I started law school at Pepperdine in Malibu the day after my fortieth birthday. I had good undergraduate grades, and a high LSAT score, so I was accepted by all four of the schools that I applied to. I could have gone to Loyola, which is a higher rated school, but I chose Pepperdine. There were two reasons: 1) they offered me a 25% scholarship; and 2) the location.
This is the view from the law building. In the years before I started school, I regularly rode a motorcycle around these hills and along this coast line. I'd seen Pepperdine, in fact I had ridden around the campus. I thought that law school would be stressful, which is was, and I thought that this location would be relaxing, which it was.
This is the view from one of the study tables in the library. On a good day, you can see Anacapa Island in the distance, and frequently you will see a hawk glide by, close to the hillside.

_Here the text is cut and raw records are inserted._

[src/mif_pkg.sv]
// Purpose: Shared constants for the timer, EEPROM and low-voltage flag block
// Assumes: APB slave with 8-bit byte addresses and 32-bit data
// Notes:   Source index 0..5 is timer zero P, timer zero A, timer one P,
//          timer one A, low-voltage detector, data EEPROM
package mif_pkg;

    // Bus geometry
    localparam int unsigned ADDR_W  = 8;
    localparam int unsigned DATA_W  = 32;
    localparam int unsigned REG_W   = 8;
    localparam int unsigned NUM_SRC = 6;

    // Register byte offsets
    localparam logic [7:0] OFS_TIMER_FLAGS  = 8'h00;
    localparam logic [7:0] OFS_EE_LV_FLAGS  = 8'h04;
    localparam logic [7:0] OFS_GLOBAL_CTRL  = 8'h08;
    localparam logic [7:0] OFS_IRQ_STATUS   = 8'h0C;
    localparam logic [7:0] OFS_IRQ_MASK     = 8'h10;

    // Timer register: flags in the high nibble, enables in the low one
    localparam int unsigned TMR_FLAG_LSB    = 4;
    localparam int unsigned TMR_EN_LSB      = 0;
    localparam int unsigned TMR_SRC_CNT     = 4;

    // EEPROM / low-voltage register fields
    localparam int unsigned EL_FLAG_LSB     = 4;
    localparam int unsigned EL_EN_LSB       = 0;
    localparam int unsigned EL_SRC_CNT      = 2;

    // Global control register fields
    localparam int unsigned GIE_BIT         = 0;
    localparam int unsigned STACK_FULL_BIT  = 1;

    // Values after reset
    localparam logic [7:0] RST_FLAG_REG     = 8'h00;
    localparam logic [5:0] RST_SRC_VEC      = 6'h00;
    localparam logic       RST_BIT          = 1'b0;
    localparam logic [31:0] RST_RDATA       = 32'h00000000;

endpackage

[src/mif_src_slot.sv]
// Purpose: One interrupt source: request flag, enable bit, gated request
// Assumes: Event input is a one-cycle or level pulse in the core clock domain
// Notes:   Hardware set beats a software write in the same cycle
`timescale 1ns/1ps
module mif_src_slot (
    input  wire logic core_clk,
    input  wire logic rst,
    input  wire logic src_event,
    input  wire logic wr,
    input  wire logic wd_flag,
    input  wire logic wd_enable,
    input  wire logic gate,
    output logic      flag,
    output logic      enable,
    output logic      request
);

    // Request flag; a late event is never lost to a software clear
    always_ff @(posedge core_clk or posedge rst) begin
        if (rst) begin
            flag <= mif_pkg::RST_BIT;
        end else if (src_event) begin
            flag <= 1'b1;
        end else if (wr) begin
            flag <= wd_flag;
        end
    end

    // Individual enable, plain read/write storage
    always_ff @(posedge core_clk or posedge rst) begin
        if (rst) begin
            enable <= mif_pkg::RST_BIT;
        end else if (wr) begin
            enable <= wd_enable;
        end
    end

    // Pending flag reaches the sequencer only when enabled and gated
    assign request = flag & enable & gate;
endmodule

[src/mif_irq_flags.sv]
// Purpose: Flag and enable registers for timer, EEPROM and low-voltage irqs
// Assumes: APB master per the bus spec; event inputs synchronous to core_clk
// Notes:   Zero wait states; unmapped offsets answer with pslverr
//
// Overview of operation
// - Timer one compare A sets bit 7
// - Timer one compare P sets bit 6
// - Timer zero compare A sets bit 5
// - Timer zero compare P sets bit 4
// - Bit 3 enables timer one compare A
// - Bit 2 enables timer one compare P
// - Bit 1 enables timer zero compare A
// - Bit 0 enables timer zero compare P
// - EEPROM event sets second register bit 5
// - Low-voltage event sets second register bit 4
// - Second register bit 1 enables EEPROM
// - Second register bit 0 enables low-voltage
// - Second register bits 7-6, 3-2 read zero
// - Flag requests only when its enable set
// - Global enable clear blocks every request
`timescale 1ns/1ps
module mif_irq_flags (
    input  wire logic        core_clk,
    input  wire logic        rst,
    // APB slave
    input  wire logic        psel,
    input  wire logic        penable,
    input  wire logic        pwrite,
    input  wire logic [7:0]  paddr,
    input  wire logic [31:0] pwdata,
    output logic      [31:0] prdata,
    output logic             pready,
    output logic             pslverr,
    // Source events
    input  wire logic        timer_one_cmp_a_match,
    input  wire logic        timer_one_cmp_p_match,
    input  wire logic        timer_zero_cmp_a_match,
    input  wire logic        timer_zero_cmp_p_match,
    input  wire logic        eeprom_irq_event,
    input  wire logic        low_voltage_detector_event,
    // Interrupt sequencer side
    input  wire logic        stack_full,
    input  wire logic        irq_ack,
    output logic      [5:0]  src_irq_req,
    output logic             irq
);

    logic       access;
    logic       setup;
    logic       wr_acc;
    logic       hit_tmr;
    logic       hit_el;
    logic       hit_ctrl;
    logic       hit_stat;
    logic       hit_mask;
    logic       mapped;
    logic       global_irq_enable;
    logic       gate;
    logic [5:0] src_event;
    logic [5:0] wr_src;
    logic [5:0] wd_flag;
    logic [5:0] wd_enable;
    logic [5:0] flag;
    logic [5:0] enable;
    logic [5:0] irq_status;
    logic [5:0] next_irq_status;
    logic [5:0] irq_mask;
    logic [7:0] tmr_reg;
    logic [7:0] el_reg;
    logic [31:0] rd_mux;

    // APB phase decode
    assign setup  = psel & ~penable;
    assign access = psel & penable;
    assign wr_acc = access & pwrite & mapped;

    // Address decode; only whole aligned words are mapped
    assign hit_tmr  = (paddr == mif_pkg::OFS_TIMER_FLAGS);
    assign hit_el   = (paddr == mif_pkg::OFS_EE_LV_FLAGS);
    assign hit_ctrl = (paddr == mif_pkg::OFS_GLOBAL_CTRL);
    assign hit_stat = (paddr == mif_pkg::OFS_IRQ_STATUS);
    assign hit_mask = (paddr == mif_pkg::OFS_IRQ_MASK);
    assign mapped   = hit_tmr | hit_el | hit_ctrl | hit_stat | hit_mask;

    // Never stalls: every access completes in its first access cycle
    assign pready  = 1'b1;
    assign pslverr = access & ~mapped;

    // Source events in slot order
    assign src_event = {eeprom_irq_event,
                        low_voltage_detector_event,
                        timer_one_cmp_a_match,
                        timer_one_cmp_p_match,
                        timer_zero_cmp_a_match,
                        timer_zero_cmp_p_match};

    // Write fan-out: low four slots live in the timer register
    assign wr_src = {{mif_pkg::EL_SRC_CNT{wr_acc & hit_el}},
                     {mif_pkg::TMR_SRC_CNT{wr_acc & hit_tmr}}};

    // Write data per slot; unimplemented lanes of the second register dropped
    assign wd_flag = {pwdata[mif_pkg::EL_FLAG_LSB+1:mif_pkg::EL_FLAG_LSB],
                      pwdata[mif_pkg::TMR_FLAG_LSB+3:mif_pkg::TMR_FLAG_LSB]};
    assign wd_enable = {pwdata[mif_pkg::EL_EN_LSB+1:mif_pkg::EL_EN_LSB],
                        pwdata[mif_pkg::TMR_EN_LSB+3:mif_pkg::TMR_EN_LSB]};

    // A full stack holds requests back until it has room again
    assign gate = global_irq_enable & ~stack_full;

    // One slot per source
    genvar gi;
    generate
        for (gi = 0; gi < mif_pkg::NUM_SRC; gi++) begin : g_src
            mif_src_slot u_slot (
                .core_clk  (core_clk),
                .rst       (rst),
                .src_event (src_event[gi]),
                .wr        (wr_src[gi]),
                .wd_flag   (wd_flag[gi]),
                .wd_enable (wd_enable[gi]),
                .gate      (gate),
                .flag      (flag[gi]),
                .enable    (enable[gi]),
                .request   (src_irq_req[gi])
            );
        end
    endgenerate

    // Register views
    assign tmr_reg = {flag[3:0], enable[3:0]};
    assign el_reg  = {2'b00, flag[5:4], 2'b00, enable[5:4]};

    // Global enable: servicing clears it, so ack beats a software set
    always_ff @(posedge core_clk or posedge rst) begin
        if (rst) begin
            global_irq_enable <= mif_pkg::RST_BIT;
        end else if (irq_ack) begin
            global_irq_enable <= 1'b0;
        end else if (wr_acc && hit_ctrl) begin
            global_irq_enable <= pwdata[mif_pkg::GIE_BIT];
        end
    end

    // Sticky status of requests taken; write one clears, new request wins
    always_comb begin
        next_irq_status = irq_status;
        if (wr_acc && hit_stat) begin
            next_irq_status = irq_status & ~pwdata[5:0];
        end
        next_irq_status = next_irq_status | src_irq_req;
    end

    always_ff @(posedge core_clk or posedge rst) begin
        if (rst) begin
            irq_status <= mif_pkg::RST_SRC_VEC;
        end else begin
            irq_status <= next_irq_status;
        end
    end

    // Mask, same layout as status
    always_ff @(posedge core_clk or posedge rst) begin
        if (rst) begin
            irq_mask <= mif_pkg::RST_SRC_VEC;
        end else if (wr_acc && hit_mask) begin
            irq_mask <= pwdata[5:0];
        end
    end

    // Level interrupt; drops only once software clears the status bit or its mask bit
    always_ff @(posedge core_clk or posedge rst) begin
        if (rst) begin
            irq <= mif_pkg::RST_BIT;
        end else begin
            irq <= |(next_irq_status & irq_mask);
        end
    end

    // Read mux; unmapped offsets read as zero
    always_comb begin
        rd_mux = mif_pkg::RST_RDATA;
        case (1'b1)
            hit_tmr:  rd_mux[7:0] = tmr_reg;
            hit_el:   rd_mux[7:0] = el_reg;
            hit_ctrl: begin
                rd_mux[mif_pkg::GIE_BIT]        = global_irq_enable;
                rd_mux[mif_pkg::STACK_FULL_BIT] = stack_full;
            end
            hit_stat: rd_mux[5:0] = irq_status;
            hit_mask: rd_mux[5:0] = irq_mask;
            default:  rd_mux = mif_pkg::RST_RDATA;
        endcase
    end

    // Read data captured in setup so it stands from a flop in access.
    // Trade-off: a flag set during the access cycle shows on the next read.
    always_ff @(posedge core_clk or posedge rst) begin
        if (rst) begin
            prdata <= mif_pkg::RST_RDATA;
        end else if (setup && !pwrite) begin
            prdata <= rd_mux;
        end
    end
endmodule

It was a good choice. I was comfortable there, and I got a very good education. You compare the quality of the education by comparing the graduating classes' passage rate for first-time takers of the California Bar Exam. That's a famously difficult test, with the over-all passage rate for first time takers usually falling in the high forties. For my class the passage rate was in the high eighties. We were well prepared.
It's still a beautiful place, but like all American universities it's frighteningly expensive now. I graduated in 1991, and the tuition was under $15,000 per year. Now it's almost $50,000. It's a nationwide scam organized by the government, the university system, the lenders, and the collection industry. The students are the victims. I've got an old post up here about the whole process in which this new system was set up. I got out just in time, but then I have always been a very lucky man.